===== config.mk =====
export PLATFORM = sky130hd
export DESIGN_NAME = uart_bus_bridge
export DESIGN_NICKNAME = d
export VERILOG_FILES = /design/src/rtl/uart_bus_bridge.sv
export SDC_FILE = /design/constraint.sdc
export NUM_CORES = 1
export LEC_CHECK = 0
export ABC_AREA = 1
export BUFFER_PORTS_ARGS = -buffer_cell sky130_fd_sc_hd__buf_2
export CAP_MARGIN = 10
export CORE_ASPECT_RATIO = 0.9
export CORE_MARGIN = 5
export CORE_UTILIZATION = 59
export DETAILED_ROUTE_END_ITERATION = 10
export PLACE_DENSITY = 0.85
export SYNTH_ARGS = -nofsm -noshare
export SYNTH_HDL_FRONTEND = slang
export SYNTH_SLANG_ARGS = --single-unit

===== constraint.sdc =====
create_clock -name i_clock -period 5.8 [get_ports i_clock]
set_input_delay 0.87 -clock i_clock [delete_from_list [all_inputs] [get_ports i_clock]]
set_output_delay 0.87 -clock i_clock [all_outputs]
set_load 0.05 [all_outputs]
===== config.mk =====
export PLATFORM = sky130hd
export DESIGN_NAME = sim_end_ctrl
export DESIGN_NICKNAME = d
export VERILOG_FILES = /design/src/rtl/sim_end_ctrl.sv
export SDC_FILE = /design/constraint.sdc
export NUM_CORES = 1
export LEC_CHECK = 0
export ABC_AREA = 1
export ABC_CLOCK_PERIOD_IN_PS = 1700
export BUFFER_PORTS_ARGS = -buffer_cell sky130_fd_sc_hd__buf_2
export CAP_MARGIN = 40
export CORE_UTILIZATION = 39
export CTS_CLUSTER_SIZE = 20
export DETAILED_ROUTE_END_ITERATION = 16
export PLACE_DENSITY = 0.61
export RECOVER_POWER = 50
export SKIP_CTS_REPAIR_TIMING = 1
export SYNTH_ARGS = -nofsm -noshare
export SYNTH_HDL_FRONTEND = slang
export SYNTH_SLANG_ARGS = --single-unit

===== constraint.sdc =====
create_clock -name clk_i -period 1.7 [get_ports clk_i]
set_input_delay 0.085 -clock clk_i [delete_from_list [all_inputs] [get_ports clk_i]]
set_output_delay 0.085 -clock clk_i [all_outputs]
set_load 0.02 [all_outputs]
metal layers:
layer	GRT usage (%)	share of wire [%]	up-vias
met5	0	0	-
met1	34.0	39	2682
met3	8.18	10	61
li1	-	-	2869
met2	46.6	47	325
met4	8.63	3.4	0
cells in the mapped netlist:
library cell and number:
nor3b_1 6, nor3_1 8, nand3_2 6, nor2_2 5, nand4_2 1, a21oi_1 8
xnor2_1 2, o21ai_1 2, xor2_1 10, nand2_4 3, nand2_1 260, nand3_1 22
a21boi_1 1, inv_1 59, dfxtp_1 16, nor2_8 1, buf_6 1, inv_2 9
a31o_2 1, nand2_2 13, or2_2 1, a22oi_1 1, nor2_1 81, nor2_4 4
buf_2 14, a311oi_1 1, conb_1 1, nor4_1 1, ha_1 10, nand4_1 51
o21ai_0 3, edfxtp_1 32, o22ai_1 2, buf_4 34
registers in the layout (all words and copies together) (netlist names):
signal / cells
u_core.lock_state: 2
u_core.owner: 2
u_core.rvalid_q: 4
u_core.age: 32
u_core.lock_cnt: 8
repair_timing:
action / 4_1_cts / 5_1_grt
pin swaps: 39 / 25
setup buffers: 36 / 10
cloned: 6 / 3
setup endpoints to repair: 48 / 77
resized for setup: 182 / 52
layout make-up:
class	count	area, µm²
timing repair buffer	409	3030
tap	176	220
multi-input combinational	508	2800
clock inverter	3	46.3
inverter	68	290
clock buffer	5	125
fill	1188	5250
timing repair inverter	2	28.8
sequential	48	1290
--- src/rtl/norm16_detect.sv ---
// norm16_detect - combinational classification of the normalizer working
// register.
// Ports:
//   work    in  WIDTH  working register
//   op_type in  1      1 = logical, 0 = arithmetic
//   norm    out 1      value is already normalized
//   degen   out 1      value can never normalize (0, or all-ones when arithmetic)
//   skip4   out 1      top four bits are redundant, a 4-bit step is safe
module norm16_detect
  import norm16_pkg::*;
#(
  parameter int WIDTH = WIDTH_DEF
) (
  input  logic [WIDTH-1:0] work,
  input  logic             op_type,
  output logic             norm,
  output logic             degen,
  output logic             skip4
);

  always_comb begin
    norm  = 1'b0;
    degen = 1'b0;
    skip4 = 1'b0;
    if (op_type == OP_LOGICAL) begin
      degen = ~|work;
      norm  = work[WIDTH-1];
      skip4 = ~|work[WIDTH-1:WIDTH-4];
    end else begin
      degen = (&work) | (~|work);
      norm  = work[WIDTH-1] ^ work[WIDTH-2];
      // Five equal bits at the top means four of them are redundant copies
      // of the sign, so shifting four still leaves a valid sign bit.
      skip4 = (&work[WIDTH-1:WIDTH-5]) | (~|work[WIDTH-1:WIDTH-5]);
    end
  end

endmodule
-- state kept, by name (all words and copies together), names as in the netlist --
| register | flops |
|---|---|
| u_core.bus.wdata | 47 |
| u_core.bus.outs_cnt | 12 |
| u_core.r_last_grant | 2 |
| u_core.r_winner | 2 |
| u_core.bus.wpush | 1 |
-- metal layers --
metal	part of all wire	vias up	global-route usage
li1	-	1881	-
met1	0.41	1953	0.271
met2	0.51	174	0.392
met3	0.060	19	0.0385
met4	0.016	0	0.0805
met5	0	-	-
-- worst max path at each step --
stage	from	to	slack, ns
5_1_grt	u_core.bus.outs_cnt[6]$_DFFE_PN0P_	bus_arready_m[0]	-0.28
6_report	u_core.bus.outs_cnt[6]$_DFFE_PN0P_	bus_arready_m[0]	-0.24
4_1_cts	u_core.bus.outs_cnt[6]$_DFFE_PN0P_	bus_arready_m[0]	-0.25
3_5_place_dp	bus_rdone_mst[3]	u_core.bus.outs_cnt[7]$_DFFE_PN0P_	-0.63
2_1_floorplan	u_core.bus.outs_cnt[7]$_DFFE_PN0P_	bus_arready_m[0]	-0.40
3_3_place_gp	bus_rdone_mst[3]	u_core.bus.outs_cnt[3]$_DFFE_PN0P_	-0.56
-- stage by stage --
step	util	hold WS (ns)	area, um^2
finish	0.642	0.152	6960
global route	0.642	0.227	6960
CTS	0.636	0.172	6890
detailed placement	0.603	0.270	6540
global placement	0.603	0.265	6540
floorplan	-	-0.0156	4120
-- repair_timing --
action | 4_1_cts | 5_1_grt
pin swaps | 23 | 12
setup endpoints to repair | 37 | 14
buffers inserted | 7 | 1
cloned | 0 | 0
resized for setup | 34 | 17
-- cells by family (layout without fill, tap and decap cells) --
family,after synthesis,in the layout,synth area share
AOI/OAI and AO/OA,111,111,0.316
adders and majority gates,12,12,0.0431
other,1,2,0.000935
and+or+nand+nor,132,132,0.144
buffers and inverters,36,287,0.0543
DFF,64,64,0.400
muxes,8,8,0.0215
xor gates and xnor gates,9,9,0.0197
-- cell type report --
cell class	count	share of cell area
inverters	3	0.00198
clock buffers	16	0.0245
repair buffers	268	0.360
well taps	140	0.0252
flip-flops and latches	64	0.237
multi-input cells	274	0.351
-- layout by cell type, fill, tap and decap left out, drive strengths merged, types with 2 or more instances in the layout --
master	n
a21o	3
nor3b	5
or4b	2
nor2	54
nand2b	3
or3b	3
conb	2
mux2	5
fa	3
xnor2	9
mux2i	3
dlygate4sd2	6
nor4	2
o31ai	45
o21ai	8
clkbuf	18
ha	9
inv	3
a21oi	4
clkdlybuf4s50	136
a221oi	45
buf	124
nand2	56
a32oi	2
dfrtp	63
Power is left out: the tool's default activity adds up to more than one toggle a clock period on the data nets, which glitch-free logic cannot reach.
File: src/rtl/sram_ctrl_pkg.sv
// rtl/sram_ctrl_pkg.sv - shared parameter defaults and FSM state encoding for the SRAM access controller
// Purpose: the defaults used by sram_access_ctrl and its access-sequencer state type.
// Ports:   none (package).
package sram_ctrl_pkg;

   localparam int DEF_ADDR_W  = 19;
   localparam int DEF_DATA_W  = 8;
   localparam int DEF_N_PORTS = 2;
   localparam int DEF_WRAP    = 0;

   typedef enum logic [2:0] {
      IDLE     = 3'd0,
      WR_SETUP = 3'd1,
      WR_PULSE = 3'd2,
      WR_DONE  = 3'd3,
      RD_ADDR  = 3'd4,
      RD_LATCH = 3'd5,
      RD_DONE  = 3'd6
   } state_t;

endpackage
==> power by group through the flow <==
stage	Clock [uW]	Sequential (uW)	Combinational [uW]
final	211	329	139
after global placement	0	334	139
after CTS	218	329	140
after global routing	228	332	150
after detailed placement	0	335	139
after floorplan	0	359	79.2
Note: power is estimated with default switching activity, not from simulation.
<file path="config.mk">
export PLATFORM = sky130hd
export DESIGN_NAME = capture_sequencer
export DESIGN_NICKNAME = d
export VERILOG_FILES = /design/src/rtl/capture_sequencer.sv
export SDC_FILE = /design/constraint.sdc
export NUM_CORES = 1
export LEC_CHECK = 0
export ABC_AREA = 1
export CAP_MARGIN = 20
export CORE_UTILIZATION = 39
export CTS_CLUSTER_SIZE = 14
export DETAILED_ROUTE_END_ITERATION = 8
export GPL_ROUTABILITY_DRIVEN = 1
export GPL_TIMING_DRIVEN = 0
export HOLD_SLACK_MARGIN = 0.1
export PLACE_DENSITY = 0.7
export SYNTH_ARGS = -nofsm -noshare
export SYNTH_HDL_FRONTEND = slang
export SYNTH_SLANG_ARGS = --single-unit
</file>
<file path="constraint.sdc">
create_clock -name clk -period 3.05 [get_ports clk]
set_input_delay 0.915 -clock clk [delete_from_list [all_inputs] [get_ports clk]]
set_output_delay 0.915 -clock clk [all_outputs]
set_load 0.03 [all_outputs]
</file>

————

What is expected – Return every line from the records above that holds the word "cells".

Response to this exercise –
cells in the mapped netlist:
signal / cells
-- cells by family (layout without fill, tap and decap cells) --
multi-input cells	274	0.351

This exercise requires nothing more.